Stories of car accidents involving a driver distracted by the sounds of cellphone are all too familiar. New stories filled with incidents of fatalities and injuries are all too common including Ashley Zumbrunnen’s accident four years ago.
She tells BTR that the accident changed her life in more ways than people realize. In some ways surviving is the hardest part.
“I can’t play with my daughter like I used to. The sensation in my legs and arms is no longer there. The memory of being able to walk normal doesn’t exist,” she explains.

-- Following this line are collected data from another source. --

[src/rtl/mux_lut_pipe.sv]
// mux_lut_pipe: pipelined, reprogrammable K-input logic unit on W-bit vectors.
// Each result bit is selected from a 2**K-entry truth table by the matching
// bits of the K operands, using a binary multiplexer tree. The result goes into
// a single valid/ready output register. A saturating counter counts output
// transfers.
//
// Ports:
//   clk, rst_n          clock and asynchronous active-low reset
//   cfg_we, cfg_table   truth-table write strobe and new table (bit i = output for index i)
//   in_valid, in_ready  input handshake (in_ready depends only on the output stage)
//   in_a                K operands; operand j is in_a[j*W +: W]
//   out_valid, out_ready, out_y   registered output stream
//   xfer_cnt            number of completed output transfers, saturates at 16'hFFFF
module mux_lut_pipe #(
  parameter int unsigned     K          = 1,
  parameter int unsigned     W          = 8,
  parameter logic [2**K-1:0] INIT_TABLE = {2**(K-1){2'b01}}
) (
  input  logic             clk,
  input  logic             rst_n,
  input  logic             cfg_we,
  input  logic [2**K-1:0]  cfg_table,
  input  logic             in_valid,
  output logic             in_ready,
  input  logic [K*W-1:0]   in_a,
  output logic             out_valid,
  input  logic             out_ready,
  output logic [W-1:0]     out_y,
  output logic [15:0]      xfer_cnt
);

  localparam int unsigned N = 2**K;

  logic [N-1:0] tbl;
  logic [W-1:0] y;
  logic         accept;
  logic         out_hs;

  // One bit of the result. Level l of the tree halves the candidates using
  // operand l's bit. Neighbouring leaves differ only in index bit 0. The
  // reduction is done in place: node i is written only after nodes 2i and
  // 2i+1 have been read at that level.
  function automatic logic lut_bit(input logic [N-1:0] t,
                                   input logic [K*W-1:0] a,
                                   input int unsigned b);
    logic [N-1:0] node;
    node = t;
    for (int unsigned l = 0; l < K; l++) begin
      for (int unsigned i = 0; i < (N >> (l + 1)); i++) begin
        node[i] = a[l*W + b] ? node[2*i + 1] : node[2*i];
      end
    end
    return node[0];
  endfunction

  always_comb begin
    y = '0;
    for (int unsigned b = 0; b < W; b++) begin
      y[b] = lut_bit(tbl, in_a, b);
    end
  end

  assign in_ready = !out_valid || out_ready;
  assign accept   = in_valid && in_ready;
  assign out_hs   = out_valid && out_ready;

  // The result registered on an acceptance uses the table as it is before this
  // edge. A cfg_we in the same cycle only affects later acceptances.
  always_ff @(posedge clk or negedge rst_n) begin
    if (!rst_n) begin
      tbl       <= INIT_TABLE;
      out_valid <= 1'b0;
      out_y     <= '0;
      xfer_cnt  <= '0;
    end else begin
      if (cfg_we) begin
        tbl <= cfg_table;
      end
      if (accept) begin
        out_y     <= y;
        out_valid <= 1'b1;
      end else if (out_hs) begin
        out_valid <= 1'b0;
      end
      if (out_hs && (xfer_cnt != '1)) begin
        xfer_cnt <= xfer_cnt + 16'd1;
      end
    end
  end

endmodule

[config.mk]
export PLATFORM = sky130hd
export DESIGN_NAME = mux_lut_pipe
export DESIGN_NICKNAME = d
export VERILOG_FILES = /design/src/rtl/mux_lut_pipe.sv
export SDC_FILE = /design/constraint.sdc
export NUM_CORES = 1
export LEC_CHECK = 0
export ABC_CLOCK_PERIOD_IN_PS = 3200
export CORE_MARGIN = 2
export CORE_UTILIZATION = 49
export CTS_BUF_LIST = sky130_fd_sc_hd__clkbuf_4 sky130_fd_sc_hd__clkbuf_8 sky130_fd_sc_hd__clkbuf_16
export DETAILED_ROUTE_END_ITERATION = 12
export PLACE_DENSITY = 0.86
export SYNTH_ARGS = -nofsm -noshare
export SYNTH_HDL_FRONTEND = slang
export SYNTH_SLANG_ARGS = --single-unit
[constraint.sdc]
create_clock -name clk -period 3.2 [get_ports clk]
set_input_delay 0.96 -clock clk [delete_from_list [all_inputs] [get_ports clk]]
set_output_delay 0.96 -clock clk [all_outputs]
set_load 0.01 [all_outputs]
# Yosys cells after proc, flatten, opt, wreduce, memory -nomap -nowiden
# Index checks and enable logic that the tools add are counted.
[word_totals]
latch_bits = 0
romBits = 0
out_inout_bits = 26
ramBits = 0
regBits = 27
input_bits = 15
mem_count = 0
elab_cells = 22
[op_classes]
n_div = 0
muxes = 10
n_addsub = 1
n_bitwise = 0
eq_ne = 1
multipliers = 0
order_cmp = 0
reduce_logical = 6
shifts = 0
[ops]
columns = ["operator", "n"]
rows = [
  ["$add A16 B1 Y16 const B", 1],
  ["$ne A16 B16 Y1 const B", 1],
  ["$mux W1", 10],
  ["$logic_and A1 B1 Y1", 3],
  ["$reduce_bool A2 Y1", 1],
  ["$logic_not A1 Y1", 1],
  ["$logic_or A1 B1 Y1", 1],
]

# Longest topological paths before layout
# Gate-level depths: netlist (run 1).
[logic_depth]
ltp_word = 4
mapped_depth = 5
mapped_depth_nobuf = 5

# Least setup slack after synthesis (run 1)
# OpenSTA, ideal clock, no wires.
[synth_timing]
path_kind = "in2out"
from = "input out_ready"
to = "output in_ready"
t_required_ns = 2.240
stages = 1
arrival_time_ns = 1.143
n_path_buf = 0
setup_slack_ns = 1.097
cell_sequence = "nand2b_1"
[synth_between]
elab_chain_len = 1
[synth_rtl]
columns = ["item", "line", "rtl"]
rows = [
  ["start, declared", "27", "input logic out_ready,"],
  ["$logic_or A1 B1 Y1", "63", "assign in_ready = !out_valid || out_ready;"],
  ["end, declared", "24", "output logic in_ready,"],
]
# No other way between the ends.

# Worst setup path after layout (run 1)
# Same ends and word-level chain as after synthesis.

==> out/metrics.cfg, run 1 <==
[placed_design]
place.detailed.hpwl_um = 2124
io_buffer_count = 40
place_inst = 183
gp_congestion = 0.8125

[critical_path]
crit_arrival_ps = 2160
r2r_cells = 5
crit_type = in -> out
crit_start = out_ready
r2r_end = xfer_cnt[1]
cp.required_ps = 2240
crit_fanout = 3
cp-endpoint = in_ready
rrSetupSlack_ps = 1440
r2r_start = xfer_cnt[0]
start_kind = primary input
critPathCaptureType = output port

[yosys]
ys_seq_area_frac = 0.5299
yosys.area.top_type = dfrtp_1
async_reset_ff_frac = 1.000
syn-num-nets = 131
ys_types = 29
yosys.area.top_type_share = 0.5093
syn-instance-count = 115
syn_area_per_cell_um2 = 11.11
synth_edf_count = 0
synth_top_family_by_area = simple AND/OR/NAND/NOR gates
synth_compound_area_frac = 0.06954
synth_ff_type = dfrtp_1
yosys.area_share.adder = 0.009794
synth-seq-cells = 27
synth_xor_area_frac = 0.06856
synth-simple-area-share = 0.2125
synthTopCellsByArea = dfrtp_1 51%, mux2i_1 6.3%, xnor2_1 5.5%
synth_area_mm2 = 0.001277
muxShareOfSynthArea = 0.1009
ys_warn_count = 0

[pwr]
power_density_mw_per_mm2 = 525.9
p_leak_nw = 0.7432
ir_drop_mv = 0.4410

[grt]
grt_usage = 0.2190
grt-ovfl-total = 0
grt_max_degree = 28
grt_pass1_wl_um = 4685
grt_pass1_vias = 1024
antenna_found_initial = 0

[finish]
final_cell_mix = 40 x clkdlybuf4s50_1, 26 x dfrtp_1, 14 x nand2_1, 9 x o21ai_0, 9 x nand4_1
final_common_cell = clkdlybuf4s50_1
stdcell_count = 187
n_antenna_cell = 0
synthToLayoutAreaGrowth_pct = 36.34
drive_gt1_frac = 0.1083
final_nets = 174
finish.utilization = 0.7030

[die]
rows = 18
die_w_um = 55.06
die_h_um = 55.06
dieArea_mm2 = 0.003032
coreArea_mm2 = 0.002477
start_util = 0.5157
floorplan.io_pins = 41

[route]
wl_per_cell_um = 14.74
vias = 1035
routed_wl_um = 2757
drt_iter0_markers = 11
ant_nets = 0
via_per_inst = 5.535
drc = 0
drt_pre_antenna_iters = 5

[sta]
skew_ps = 7.277
finalSetupViolations = 0
period_minus_slack_ps = 3121
fin_crit_sh = 0.9755
fmaxAchievable_mhz = 320.4
hold_viol_final = 0
rsz0062_at_grt = false
drv_slew = 0
slew_headroom = 0.6766
tightestPinTransition_ps = 483.4
fin_tns_setup_ps = 0

[clock_tree]
clock_sinks = 27
hold_buffers = 0
cts_max_level = 1
worstSkewPairLatency_ps = 330
clk_pin_slew_ps = 140
cts_made_buffers = 3
cts_tree = yes
postCtsResizedCells = 0
clockBufferDepth = 2
cts_setup_buffers = 0
clockRootBuffer = clkbuf_4

[status]
status = finished clean

[job]
cap_viol_max_count = 0

[worst_hold_path]
hold_start = out_y[7]
hp-class = reg -> reg

layout make-up:
cell class	count	area [µm²]
Clock buffer	4	30.03
Multi-Input combinational cell	85	589.3
Tap cell	30	37.54
Sequential cell	27	676.9
Fill cell	204	735.7
Timing Repair Buffer	41	407.9
flip-flops by register name, summed over array words and instances, names as in the netlist:
signal / flops
out_valid: 1
out_y: 8
xfer_cnt: 16
tbl: 2
power by group:
group          internal [mW]  switching (mW)  total [mW]
Clock                 0.0575          0.0980       0.155
Sequential             0.402          0.0760       0.478
Combinational          0.170           0.113       0.283
how the worst min path moves through the flow:
stage	cells after the start	slack [ps]	endpoint
detailed placement	2	470	out_y[7]
CTS	2	500	out_y[7]
global route	2	550	out_y[4]
finish	2	490	out_y[7]
global placement	2	460	out_y[5]
floorplan	2	520	out_y[0]
synthesized netlist by cell type (2+ instances only):
library cell / number
a21oi_1: 2
a31oi_1: 4
and3_1: 2
clkbuf_1: 3
dfrtp_1: 26
mux2_2: 3
mux2i_1: 8
nand2_1: 14
nand2b_1: 2
nand3_1: 3
nand4_1: 9
nor2_1: 5
nor3_1: 2
o21ai_0: 9
xnor2_1: 8
xor2_1: 2
layer usage:
metal  up-vias  routed length (µm)  global-route usage
li1        498                   -                   -
met1       506                1191              0.2735
met2        26                1411              0.3770
met3         5                  96             0.03226
met4         0                  59             0.09350
met5         -                   0                   0
metrics by stage:
| stage | power (mW) | setup slack, ps | hold slack, ps | instance area (µm²) |
|---|---|---|---|---|
| floorplan | 0.5935 | 1097 | 516.2 | 1277 |
| global placement | 0.7535 | 88.44 | 463.3 | 1712 |
| detailed placement | 0.7680 | 74.86 | 469.2 | 1712 |
| CTS | 0.9238 | 72.83 | 500.6 | 1742 |
| global route | 0.9729 | 33.84 | 549.1 | 1742 |
| finish | 0.9160 | 78.53 | 491.5 | 1742 |
logic make-up (layout without fill, tap and decap cells):
logic type | Yosys count | in the layout
xor gates and xnor gates | 10 | 10
muxes | 12 | 12
buffers and inverters | 3 | 45
AOI/OAI and AO/OA | 16 | 16
adders and majority gates | 1 | 1
DFF | 27 | 27
and+or+nand+nor | 46 | 46
critical path, stage by stage:
cell and delay, ps:
clkdlybuf4s50_1 490, nand2b_1 150, clkdlybuf4s50_1 560
Note: power is estimated with default switching activity, not from simulation.
==> inputs of run 2 (changes only) <==
Settings changed: CORE_MARGIN 2 to unset.
==> run 2 against run 1 <==
  * Sequential power hardly changed
  * Via count grew 1.2%
  * Maximum frequency down 0.15%
  * Global-route usage shrank 1.5 points
  * Critical endpoint unchanged
  * Largest power group unchanged
==> out/metrics.cfg, run 2 (synthesized netlist as in run 1, its figures left out) <==
[die]
start_util = 0.5157  ; unchanged
die_h_um = 53.06  ; was 55.06 µm
die_w_um = 53.06  ; was 55.06 µm
floorplan.io_pins = 41  ; unchanged
coreArea_mm2 = 0.002477  ; unchanged
dieArea_mm2 = 0.002815  ; was 0.003032 mm²
rows = 18  ; unchanged

[clock_tree]
postCtsResizedCells = 0  ; unchanged
clock_sinks = 27  ; unchanged
cts_made_buffers = 3  ; unchanged
cts_tree = yes  ; unchanged
clk_pin_slew_ps = 150  ; was 140 ps
hold_buffers = 0  ; unchanged
clockRootBuffer = clkbuf_4  ; unchanged
cts_max_level = 1  ; unchanged
cts_setup_buffers = 0  ; unchanged
worstSkewPairLatency_ps = 330  ; about the same
clockBufferDepth = 2  ; unchanged

[pwr]
power_density_mw_per_mm2 = 522.4  ; was 525.9 mW/mm²
internal_power_uw = 618.4  ; was 628.8 µW
p_leak_nw = 0.7425  ; was 0.7432 nW
netSwitchingPower_uw = 290.1  ; was 287.1 µW
ir_drop_mv = 0.4054  ; was 0.4410 mV
pwr-share-seq = 0.525  ; was 0.522
p_comb_frac = 0.310  ; was 0.309
switching_share = 0.3193  ; was 0.3135
pwr-share-clk = 0.165  ; was 0.170

[finish]
final_cell_mix = 40 x clkdlybuf4s50_1, 26 x dfrtp_1, 14 x nand2_1, 9 x o21ai_0, 9 x nand4_1  ; unchanged
multi_input_area_um2 = 589.3  ; unchanged
drive_gt1_frac = 0.1083  ; unchanged
top_regs = xfer_cnt: 16 flops, out_y: 8 flops, tbl: 2 flops  ; unchanged
seqCellArea_um2 = 676.9  ; unchanged
final_common_cell = clkdlybuf4s50_1  ; unchanged
nFillCells = 202  ; was 204
n_antenna_cell = 0  ; unchanged
synthToLayoutAreaGrowth_pct = 36.14  ; was 36.34%
largest_register_ffs = 16  ; unchanged
stdcell_count = 187  ; unchanged
final_nets = 174  ; unchanged
largest_register = xfer_cnt  ; unchanged

[sta]
hold_viol_final = 0  ; unchanged
slew_headroom = 0.6920  ; was 0.6766
fin_tns_setup_ps = 0  ; unchanged
fin_crit_sh = 0.9770  ; was 0.9755
skew_ps = 9.316  ; was 7.277 ps
fmaxAchievable_mhz = 319.9  ; was 320.4 MHz
drv_slew = 0  ; unchanged
finalSetupViolations = 0  ; unchanged
worst_hold_slack_ps = 506.3  ; was 491.5 ps
tightestPinTransition_ps = 460.9  ; was 483.4 ps
setup_ws_ps = 73.71  ; was 78.53 ps
period_minus_slack_ps = 3126  ; was 3121 ps
rsz0062_at_grt = false  ; unchanged

[placed_design]
place_inst = 183  ; unchanged
io_buffer_count = 40  ; unchanged
place.detailed.hpwl_um = 1966  ; was 2124 µm
gp_congestion = 0.8176  ; was 0.8125
pre_cts_ws_ps = 92.62  ; was 74.86 ps

[critical_path]
path_delay_family = buffers and inverters  ; unchanged
crit_type = in -> out  ; unchanged
critPathCaptureType = output port  ; unchanged
cp_num_buf_inv = 2  ; unchanged
critical_path.cell_chain = clkdlybuf4s50_1 > nand2b_1 > clkdlybuf4s50_1  ; unchanged
critical_path.most_common_cell = clkdlybuf4s50_1  ; unchanged
cp_slowest_cell = clkdlybuf4s50_1  ; unchanged
crit_arrival_ps = 2170  ; was 2160 ps
crit_fanout = 3  ; unchanged
start_kind = primary input  ; unchanged
cp.required_ps = 2240  ; about the same
slowest_delay_ps = 550  ; was 560 ps

[route]
via_per_inst = 5.599  ; was 5.535
drc = 0  ; unchanged
vias = 1047  ; was 1035
wl_per_cell_um = 14.20  ; was 14.74 µm
ant_nets = 0  ; unchanged
drt_iter0_markers = 12  ; was 11
routed_wl_um = 2656  ; was 2757 µm
drt_pre_antenna_iters = 4  ; was 5

[grt]
grt_max_degree = 28  ; unchanged
antenna_found_initial = 0  ; unchanged
grt_pass1_wl_um = 4098  ; was 4685 µm
grt_pass1_vias = 938  ; was 1024
grt_usage = 0.2045  ; was 0.2190
grt-ovfl-total = 0  ; unchanged

[worst_hold_path]
hp-class = reg -> reg  ; unchanged

[job]
cap_viol_max_count = 0  ; unchanged

[status]
status = finished clean  ; unchanged

==> run 2: cell count changes in the layout (fill, tap and decap cells not counted) <==
cell / previous run / this run
clkinv_2: 0 / 1
clkbuf_4: 4 / 3
==> run 2: final timing paths <==
| path | to | start | cells after the start | slack, ps |
|---|---|---|---|---|
| setup / recovery | in_ready | out_ready | 3 | 70 |
| hold / removal | out_y[1] | out_y[1] | 2 | 510 |
| setup reg to reg | xfer_cnt[1] | xfer_cnt[0] | 5 | 1450 |
| hold reg to reg | out_y[1] | out_y[1] | 2 | 510 |
| max in group asynchronous | tbl[0] | rst_n | 2 | 1940 |
| min in group asynchronous | out_y[0] | rst_n | 2 | 970 |
==> run 2: worst reg2reg max path: stages, from the launching register on <==
cell and delay (ps):
dfrtp_1 450, ha_1 220, nand3_1 230, nor4_4 360, nor2_2 110, mux2_4 300
==> run 2: per-stage QoR <==
stage | util | power, mW | cell area, µm²
floorplan | - | 0.5935 | 1277
finish | 0.7020 | 0.9085 | 1739
global route | 0.7020 | 0.9526 | 1739
detailed placement | 0.6909 | 0.7650 | 1712
global placement | 0.6909 | 0.7524 | 1712
CTS | 0.7020 | 0.9112 | 1739
==> run 2: power groups by stage <==
stage / logic (mW) / clock network, mW / registers, mW
after floorplan: 0.102 / 0 / 0.492
after global placement: 0.276 / 0 / 0.476
after detailed placement: 0.283 / 0 / 0.482
after CTS: 0.285 / 0.151 / 0.476
after global routing: 0.304 / 0.163 / 0.485
final: 0.282 / 0.150 / 0.477
==> run 2: routing by layer <==
| metal | wire length (µm) | GRT usage | vias up | part of all wire |
|---|---|---|---|---|
| li1 | - | - | 497 | - |
| met1 | 1226 | 0.2588 | 518 | 0.46 |
| met2 | 1298 | 0.3481 | 26 | 0.49 |
| met3 | 84 | 0.03161 | 6 | 0.032 |
| met4 | 46 | 0.07895 | 0 | 0.017 |
| met5 | 0 | 0 | - | 0 |
==> run 2: area by class of cell <==
cell class	instances	share of cell area
multi-input cells	85	0.3388
clock buffers	3	0.01295
flip-flops and latches	27	0.3892
well taps	30	0.02158
clock inverters	1	0.002878
repair buffers	41	0.2345
==> inputs of run 3 (changes only) <==
Settings changed: ABC_CLOCK_PERIOD_IN_PS 3200 to unset, CORE_ASPECT_RATIO set to 0.75, PLACE_DENSITY 0.86 to 0.84.
==> run 3 against run 2 <==
  * Die area hardly changed
  * Setup slack worse by 3.0 ps
  * Combinational power hardly changed
  * Via count is 1.2% lower
  * Register-to-register slack got worse by 60 ps
  * Final cell count grew 2.1%
  * First-iteration DRC count rose to 2.6 times the previous value
  * Power shrank 0.38%
  * Routed wire length rose by 0.38%
  * Flip-flop and latch count unchanged
  * Non-clock buffer count is the same
  * Worst hold slack got worse by 13 ps
==> out/metrics.cfg, run 3 (synthesized netlist as in run 1, its figures left out) <==
[status]
status = finished clean  ; unchanged

[finish]
multi_input_area_um2 = 589.3  ; unchanged
final_nets = 174  ; unchanged
n_antenna_cell = 0  ; unchanged
stdcell_count = 191  ; was 187
final_common_cell = clkdlybuf4s50_1  ; unchanged
finish.utilization = 0.7318  ; was 0.7020
final_cell_mix = 40 x clkdlybuf4s50_1, 26 x dfrtp_1, 14 x nand2_1, 9 x o21ai_0, 9 x nand4_1  ; unchanged
top_regs = xfer_cnt: 16 flops, out_y: 8 flops, tbl: 2 flops  ; unchanged
largest_register = xfer_cnt  ; unchanged
synthToLayoutAreaGrowth_pct = 36.53  ; was 36.14%
nFillCells = 191  ; was 202
drive_gt1_frac = 0.1083  ; unchanged
seqCellArea_um2 = 676.9  ; unchanged
largest_register_ffs = 16  ; unchanged
fin_area_mm2 = 0.001744  ; was 0.001739 mm²

[grt]
grt-ovfl-total = 0  ; unchanged
grt_usage = 0.2188  ; was 0.2045
antenna_found_initial = 0  ; unchanged
grt_pass1_wl_um = 4195  ; was 4098 µm
grt_max_degree = 28  ; unchanged
grt_pass1_vias = 924  ; was 938

[die]
rows = 15  ; was 18
start_util = 0.5360  ; was 0.5157
die_w_um = 60.96  ; was 53.06 µm
floorplan.io_pins = 41  ; unchanged
coreArea_mm2 = 0.002384  ; was 0.002477 mm²
die_h_um = 46.22  ; was 53.06 µm
dieArea_mm2 = 0.002818  ; was 0.002815 mm²

[placed_design]
gp_congestion = 0.8018  ; was 0.8176
io_buffer_count = 40  ; unchanged
place_inst = 187  ; was 183
dpl-instance-area_mm2 = 0.001717  ; was 0.001712 mm²
place.detailed.hpwl_um = 2007  ; was 1966 µm

[critical_path]
cp_slowest_cell = clkdlybuf4s50_1  ; unchanged
cp.required_ps = 2240  ; about the same
critical_path.cell_chain = clkdlybuf4s50_1 > nand2b_1 > clkdlybuf4s50_1  ; unchanged
crit_type = in -> out  ; unchanged
slowest_delay_ps = 550  ; about the same
crit_fanout = 3  ; unchanged
start_kind = primary input  ; unchanged
crit_arrival_ps = 2170  ; about the same
critPathCaptureType = output port  ; unchanged
critical_path.most_common_cell = clkdlybuf4s50_1  ; unchanged

[clock_tree]
cts_tree = yes  ; unchanged
clockRootBuffer = clkbuf_4  ; unchanged
postCtsResizedCells = 0  ; unchanged
clockBufferDepth = 2  ; unchanged
cts_made_buffers = 3  ; unchanged
clock_sinks = 27  ; unchanged
worstSkewPairLatency_ps = 330  ; about the same
hold_buffers = 0  ; unchanged
cts_max_level = 1  ; unchanged
clk_pin_slew_ps = 140  ; was 150 ps
cts_setup_buffers = 0  ; unchanged

[sta]
worst_hold_slack_ps = 493.7  ; was 506.3 ps
finalSetupViolations = 0  ; unchanged
drv_slew = 0  ; unchanged
period_minus_slack_ps = 3129  ; was 3126 ps
fin_crit_sh = 0.9779  ; was 0.9770
fmaxAchievable_mhz = 319.6  ; was 319.9 MHz
slew_headroom = 0.6860  ; was 0.6920
skew_ps = 8.709  ; was 9.316 ps
hold_viol_final = 0  ; unchanged
rsz0062_at_grt = false  ; unchanged
tightestPinTransition_ps = 469.3  ; was 460.9 ps
fin_tns_setup_ps = 0  ; unchanged

[route]
wl_per_cell_um = 13.96  ; was 14.20 µm
vias = 1034  ; was 1047
drc = 0  ; unchanged
drt_pre_antenna_iters = 6  ; was 4
via_per_inst = 5.414  ; was 5.599
ant_nets = 0  ; unchanged
drt_iter0_markers = 31  ; was 12
routed_wl_um = 2666  ; was 2656 µm

[pwr]
ir_drop_mv = 0.5113  ; was 0.4054 mV
power_density_mw_per_mm2 = 518.9  ; was 522.4 mW/mm²
p_leak_nw = 0.7425  ; unchanged

[worst_hold_path]
hp-class = reg -> reg  ; unchanged

[job]
cap_viol_max_count = 0  ; unchanged

==> run 3: routing by layer <==
metal	track usage	vias to the layer above	part of all wire
li1	-	500	-
met3	0.07865	7	0.060
met4	0.1045	0	0.016
met5	0	-	0
met2	0.3319	38	0.48
met1	0.2815	489	0.44
==> run 3: final timing paths <==
kind,slack (ps),from,cells after the start,to
worst max-delay path,70,out_ready,3,in_ready
worst min-delay path,490,out_y[3],2,out_y[3]
worst max register to register,1390,xfer_cnt[0],5,xfer_cnt[1]
worst min register to register,490,out_y[3],2,out_y[3]
max in group asynchronous,1920,rst_n,2,tbl[0]
min in group asynchronous,970,rst_n,2,xfer_cnt[10]
==> run 3: report_power, final <==
part | internal [mW] | switching [mW]
combinational | 0.170 | 0.115
sequential | 0.402 | 0.0759
clock | 0.0469 | 0.0954
total | 0.619 | 0.286
==> run 3: area by class of cell <==
class                   count  share of cell area
multi-input cells          85              0.3379
repair buffers             41              0.2339
clock inverters             1            0.002869
well taps                  34             0.02439
flip-flops and latches     27              0.3881
clock buffers               3             0.01291
==> run 3: worst max-delay path: cells and delay by family <==
family        cells  cell delay (ps)
buf+inv           2             1050
simple gates      1              160
==> run 3: through the flow <==
step / worst slack, ps / total power, mW
2_1_floorplan: 1097 / 0.5935
4_1_cts: 76.59 / 0.9161
3_5_place_dp: 78.45 / 0.7675
6_report: 70.73 / 0.9050
3_3_place_gp: 87.86 / 0.7519
5_1_grt: 23.56 / 0.9666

While texting her husband, Ashley Zumbrunnen’s eyes left the road causing her car to drift onto the other side of Highway 55 in Idaho. Seeing her mistake, she tried to correct it and lost control of the vehicle. The accident left Ms. Zumbrunnen partially paralyzed, as she was able to gain back some movement through rehabilitation.
“I couldn’t stand up, sit up, dress myself, I couldn’t bathe myself,” she told local press. “I was a 31-year-old baby, learning how to do everything.”
At the time of her accident, Ashley Zumbrunnen tells BTR that she was unaware the risks and dangers of texting and driving: “I didn’t even know there were laws against it. There was not a lot of information put out there for it.”
Four years on and have things changed? Well, the number of cellphones and elaborate distractions certainly has with Business Insider estimating 1.4 billion smartphone users last year and that does not even include the old-school Nokias.
“Phones are the must-have possessions of the moment, and little is being done in the marketing of phones to raise awareness of the dangers of texting and driving,” Jason Epstein, a personal injury attorney with Premier Law Group and founder of Teens Against Distracted Driving tells BTR. “The more we raise awareness of the injuries and fatalities caused by texting and driving, the less it will be seen as a harmless activity.”
According to the US Government website on distracted driving more than 3, 300 people were killed in crashes where the driver’s focus was sidetracked from the road during 2012. Although this number has slightly decreased since 2011, the fatalities are still high.
Results from the 2011 National Occupant Protection Use Survey (NOPLUS) estimated that 660,000 cars were being operated by cellphone distracted drivers.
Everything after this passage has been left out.